Does anyone else struggle with their spouse not understanding or being caring about what you're going through...?
How do you handle feeling alone? Even my daughter seems to resent me.
I have had to rely on her to help me out with so much such as cooking and some cleaning since I can't most days.
I left you a message on your pg & I could not deal with that at all. What if the tables where turned? Was my one liner.

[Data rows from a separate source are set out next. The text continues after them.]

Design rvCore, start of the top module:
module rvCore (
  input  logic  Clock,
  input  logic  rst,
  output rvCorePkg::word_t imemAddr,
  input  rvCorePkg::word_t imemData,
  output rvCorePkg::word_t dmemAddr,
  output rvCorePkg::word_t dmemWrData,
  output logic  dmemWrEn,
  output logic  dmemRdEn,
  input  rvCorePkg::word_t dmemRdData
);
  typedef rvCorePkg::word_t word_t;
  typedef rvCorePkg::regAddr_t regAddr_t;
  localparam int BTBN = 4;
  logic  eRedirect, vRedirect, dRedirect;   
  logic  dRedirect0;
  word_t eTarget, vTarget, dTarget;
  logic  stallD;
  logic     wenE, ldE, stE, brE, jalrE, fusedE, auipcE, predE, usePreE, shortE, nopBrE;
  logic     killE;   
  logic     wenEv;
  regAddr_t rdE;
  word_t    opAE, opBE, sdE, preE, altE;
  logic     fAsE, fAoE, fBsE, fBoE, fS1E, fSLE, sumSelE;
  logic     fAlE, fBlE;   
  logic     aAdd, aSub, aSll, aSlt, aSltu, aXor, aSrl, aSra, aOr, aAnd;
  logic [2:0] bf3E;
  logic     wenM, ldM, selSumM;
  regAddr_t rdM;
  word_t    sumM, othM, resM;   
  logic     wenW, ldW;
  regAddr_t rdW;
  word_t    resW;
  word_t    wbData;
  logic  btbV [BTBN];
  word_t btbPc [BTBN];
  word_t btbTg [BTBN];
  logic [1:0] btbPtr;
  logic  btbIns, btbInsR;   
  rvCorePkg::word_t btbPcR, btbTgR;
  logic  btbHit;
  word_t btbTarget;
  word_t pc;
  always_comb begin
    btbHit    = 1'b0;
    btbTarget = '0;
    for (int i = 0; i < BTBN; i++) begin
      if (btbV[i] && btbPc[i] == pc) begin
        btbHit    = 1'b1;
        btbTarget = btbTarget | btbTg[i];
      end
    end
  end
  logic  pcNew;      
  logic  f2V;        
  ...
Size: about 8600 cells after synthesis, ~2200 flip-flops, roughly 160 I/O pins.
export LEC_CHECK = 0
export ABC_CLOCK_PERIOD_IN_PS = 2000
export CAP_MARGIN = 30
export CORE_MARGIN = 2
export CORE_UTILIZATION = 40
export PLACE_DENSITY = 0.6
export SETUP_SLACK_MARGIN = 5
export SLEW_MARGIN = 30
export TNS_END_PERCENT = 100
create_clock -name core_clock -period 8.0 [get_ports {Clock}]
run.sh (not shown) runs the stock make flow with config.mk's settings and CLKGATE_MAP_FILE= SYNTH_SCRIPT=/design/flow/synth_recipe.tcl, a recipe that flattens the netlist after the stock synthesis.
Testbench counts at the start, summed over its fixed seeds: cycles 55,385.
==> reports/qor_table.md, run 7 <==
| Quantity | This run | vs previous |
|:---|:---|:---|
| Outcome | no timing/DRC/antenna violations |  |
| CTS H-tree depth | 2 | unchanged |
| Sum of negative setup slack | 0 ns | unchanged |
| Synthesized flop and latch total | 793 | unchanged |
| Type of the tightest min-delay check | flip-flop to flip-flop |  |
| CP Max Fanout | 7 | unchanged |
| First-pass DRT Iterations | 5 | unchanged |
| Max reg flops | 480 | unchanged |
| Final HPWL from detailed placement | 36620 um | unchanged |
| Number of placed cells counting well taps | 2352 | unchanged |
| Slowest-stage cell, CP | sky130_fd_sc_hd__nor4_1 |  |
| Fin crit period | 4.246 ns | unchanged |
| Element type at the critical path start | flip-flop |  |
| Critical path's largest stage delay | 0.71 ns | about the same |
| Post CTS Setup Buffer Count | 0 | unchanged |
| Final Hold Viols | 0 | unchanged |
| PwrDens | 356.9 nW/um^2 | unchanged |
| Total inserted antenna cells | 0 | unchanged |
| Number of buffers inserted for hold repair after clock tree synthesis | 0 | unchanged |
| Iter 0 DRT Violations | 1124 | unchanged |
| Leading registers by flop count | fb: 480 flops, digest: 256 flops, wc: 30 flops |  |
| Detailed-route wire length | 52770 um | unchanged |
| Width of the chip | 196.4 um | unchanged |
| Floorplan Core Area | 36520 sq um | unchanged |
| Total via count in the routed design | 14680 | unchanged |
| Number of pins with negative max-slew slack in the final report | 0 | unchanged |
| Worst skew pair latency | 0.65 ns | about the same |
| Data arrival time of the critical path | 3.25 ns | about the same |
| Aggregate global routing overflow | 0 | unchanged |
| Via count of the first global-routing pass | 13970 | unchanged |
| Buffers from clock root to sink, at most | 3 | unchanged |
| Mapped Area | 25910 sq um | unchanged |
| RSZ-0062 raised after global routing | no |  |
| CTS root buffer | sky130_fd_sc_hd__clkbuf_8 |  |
This design comes from an exercise in tuning for small area and a short achievable clock period on the open sky130 flow, not from production work.
Only the layout flow was run in this run; the RTL was not checked for function there.
No activity file was given, so power comes from the tool's default toggle rates.

==> run.sh <==
#!/bin/bash
# synth_recipe.tcl (not shown) runs the flow's synth.tcl, then flattens the netlist and writes it again
# the make line also repeats each setting of config.mk as NAME=value (left out here)
make -C /OpenROAD-flow-scripts/flow DESIGN_CONFIG=/design/flow/config.mk WORK_HOME=/design/flow/orfs CLKGATE_MAP_FILE= SYNTH_SCRIPT=/design/flow/synth_recipe.tcl finish
==> config.mk <==
export PLATFORM = sky130hd
export DESIGN_NAME = int_exec_unit
export DESIGN_NICKNAME = int_exec_unit
export VERILOG_FILES = /design/flow/design.v
export SDC_FILE = /design/flow/constraint.sdc
export NUM_CORES = 4
export LEC_CHECK = 0
export CAP_MARGIN = 20
export CORE_MARGIN = 2
export CORE_UTILIZATION = 40
export SETUP_SLACK_MARGIN = 4.0
export SLEW_MARGIN = 20
==> constraint.sdc <==
create_clock -name core_clock -period 9.0 [get_ports {clk_i}]
set_input_delay 1.8000 -clock core_clock [delete_from_list [all_inputs] [get_ports {clk_i}]]
set_output_delay 1.8000 -clock core_clock [all_outputs]
set_load 0.01 [all_outputs]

Oh no Hun I know what you mean though and how you feel I've had a great group of friends who I went to junior school with we stayed friends through thick and thin yet as soon as I was diagnosed with my illnesses none of them wanted to know me I was classed as lazy lying making it up it all being in my head not one of the six friends was there for me apart from my mum my 18 year old son and my partner then my mum died and it was the biggest shock ever I had lost my best friend the one person I knew I could trust with anything and she was gone obviously at this point my so called friends came crawling as I assume they thought they had too they all came to her funeral as they all know her well yet after her death not one of them has been there for me and it breaks my heart as I've done absolutely nothing wrong to them apart from get sick so I couldn't do anything they were doing anymore and I was often too ill to go places with them so would have to cancel at the last minute and cause of this I've been without my friends and even recently my so called family have turned against me and I really really don't know what I've done to them to be treated the way they have treated me but they are losing out and will have regrets not me so your definitely not alone here if u ever want to chat sending soft hugs Suzanne 🤗 🤗🤗
If you search Amazon there are children's books that help explain it. I'd been considering getting one myself. Not sure how old your child is. As far as husband, instead of all the blogs and memes from the internet, perhaps you could get him a great article written in a medical journal so it seems more realistic to him. If not, that kind of environment is not helpful to you at all. My last long term bf told me i 'wasn't what he signed up for ' and i should 'appreciate him sticking around '. So i left. And the difference emotionally is huge. I'm sure it's different when you have a child together though
My daughter will be 15 soon.. so I figure her helping is good for her. Preparing her for life.
Jessica, I have quite the cocktail of meds that has been helping . I have been pacing myself with all I do.
My daughter is the same way. I try to do as much as I can with her, even if it's just coloring in bed. They just want our attention and will try to get it in any way they can.